Speaking in Cascais this afternoon after signing the Ministerial Declaration, and signalling Ireland’s support of the new MPA and 2030 Strategy, Minister Noonan said, “the designation today of the North Atlantic Current and Evlanov Sea basin Marine Protected Area, covering an area over eight times the size of Ireland, is a really positive development in the future protection of seabirds and biodiversity. Ireland will play a lead role in protecting this area, at the same time as we work towards creating a network of Marine Protected Areas to 30% of our maritime area by 2030.”
“The decisions made here today are crucial in dealing with the global challenges of protecting our climate, our biodiversity and our marine environment. Today, the actions we need to take are clear. Taking action together in an equitable and just way is our shared challenge. In taking action, and in safeguarding our societies and our environment for generations to come, we need to bring people with us. OSPAR, as the global leader for regional ocean protection, allows us to work with each other and with other organisations to design new, innovative solutions that will work for people.”
Minister for Housing, Local Government and Heritage Darragh O’Brien TD, also welcomed today’s agreement on a North-East Atlantic Environment Strategy 2030, saying, “today’s agreement supports the ambition Ireland is showing domestically to have clean, healthy, biologically diverse and sustainably used seas and oceans. Our recent publication of the National Marine Planning Framework and the Marine Area Planning Bill shows the steps we are taking to implement integrated marine spatial planning in a way that will facilitate the Sustainable Blue Economy, support new and existing sectoral activities, while also protecting our precious marine environment.”
Ministers O’Brien and Noonan also paid tribute to Richard Cronin, Principal Adviser of the Marine Environment Section in the Department of Housing, Local Government for his work as Chair of the OSPAR Commission and in brokering today’s agreement.

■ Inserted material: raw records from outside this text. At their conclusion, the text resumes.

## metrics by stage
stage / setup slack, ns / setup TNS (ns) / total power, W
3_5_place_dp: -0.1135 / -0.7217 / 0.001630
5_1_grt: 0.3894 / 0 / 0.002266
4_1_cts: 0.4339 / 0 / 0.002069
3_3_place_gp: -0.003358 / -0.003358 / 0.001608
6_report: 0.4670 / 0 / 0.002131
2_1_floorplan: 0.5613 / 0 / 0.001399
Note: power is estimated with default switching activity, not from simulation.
`config.mk`:
```
export PLATFORM = sky130hd
export DESIGN_NAME = mem_port_arbiter
export DESIGN_NICKNAME = d
export VERILOG_FILES = /design/src/rtl/mem_port_arbiter_pkg.sv /design/src/rtl/mem_arb_resp_pipe.sv /design/src/rtl/mem_port_arbiter.sv
export SDC_FILE = /design/constraint.sdc
export NUM_CORES = 1
export LEC_CHECK = 0
export ABC_AREA = 1
export ABC_CLOCK_PERIOD_IN_PS = 2700
export BUFFER_PORTS_ARGS = -buffer_cell sky130_fd_sc_hd__buf_2
export CORE_AREA = 4 4 85 87
export DETAILED_ROUTE_END_ITERATION = 6
export DIE_AREA = 0 0 89 91
export PLACE_DENSITY = 0.88
export REMOVE_ABC_BUFFERS = 1
export SLEW_MARGIN = 10
export SYNTH_ARGS = -nofsm -noshare
export SYNTH_HDL_FRONTEND = slang
export SYNTH_HIERARCHICAL = 1
export SYNTH_SLANG_ARGS = --single-unit
```
`constraint.sdc`:
```
create_clock -name clk -period 2.7 [get_ports clk]
set_input_delay 0.81 -clock clk [delete_from_list [all_inputs] [get_ports clk]]
set_output_delay 0.81 -clock clk [all_outputs]
set_load 0.01 [all_outputs]
```
==> src/rtl/alarm_clock_if.sv <==
// Control inputs and display outputs of the alarm clock, bundled for the
// bench (master) and the clock itself (slave).
interface alarm_clock_if;
   logic       i_run;
   logic [1:0] i_sel;
   logic       i_tgt;
   logic       i_plus;
   logic       i_minus;
   logic       i_alarm_en;
   logic       i_alarm_ack;
   logic [4:0] o_hours;
   logic [5:0] o_mins;
   logic [5:0] o_secs;
   logic [2:0] o_blank;
   logic       o_ring;
   logic       o_tick_1hz;

   modport master (
      output i_run, i_sel, i_tgt, i_plus, i_minus, i_alarm_en, i_alarm_ack,
      input  o_hours, o_mins, o_secs, o_blank, o_ring, o_tick_1hz
   );

   modport slave (
      input  i_run, i_sel, i_tgt, i_plus, i_minus, i_alarm_en, i_alarm_ack,
      output o_hours, o_mins, o_secs, o_blank, o_ring, o_tick_1hz
   );
endinterface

“I am very proud that through this very important multilateral organisation Ireland has again shown its ability to act as an honest broker. In this case Richard Cronin, an official in the Department of Housing, Local Government and Heritage, has demonstrated great dedication to progressing OSPAR’s objectives and delivering international agreement at OSPAR’s annual meetings. I am very pleased that Richard has been unanimously re-elected as Commission Chair. I have no doubt he will continue to help Ireland play a pivotal role in our global work to protect our oceans and seas.”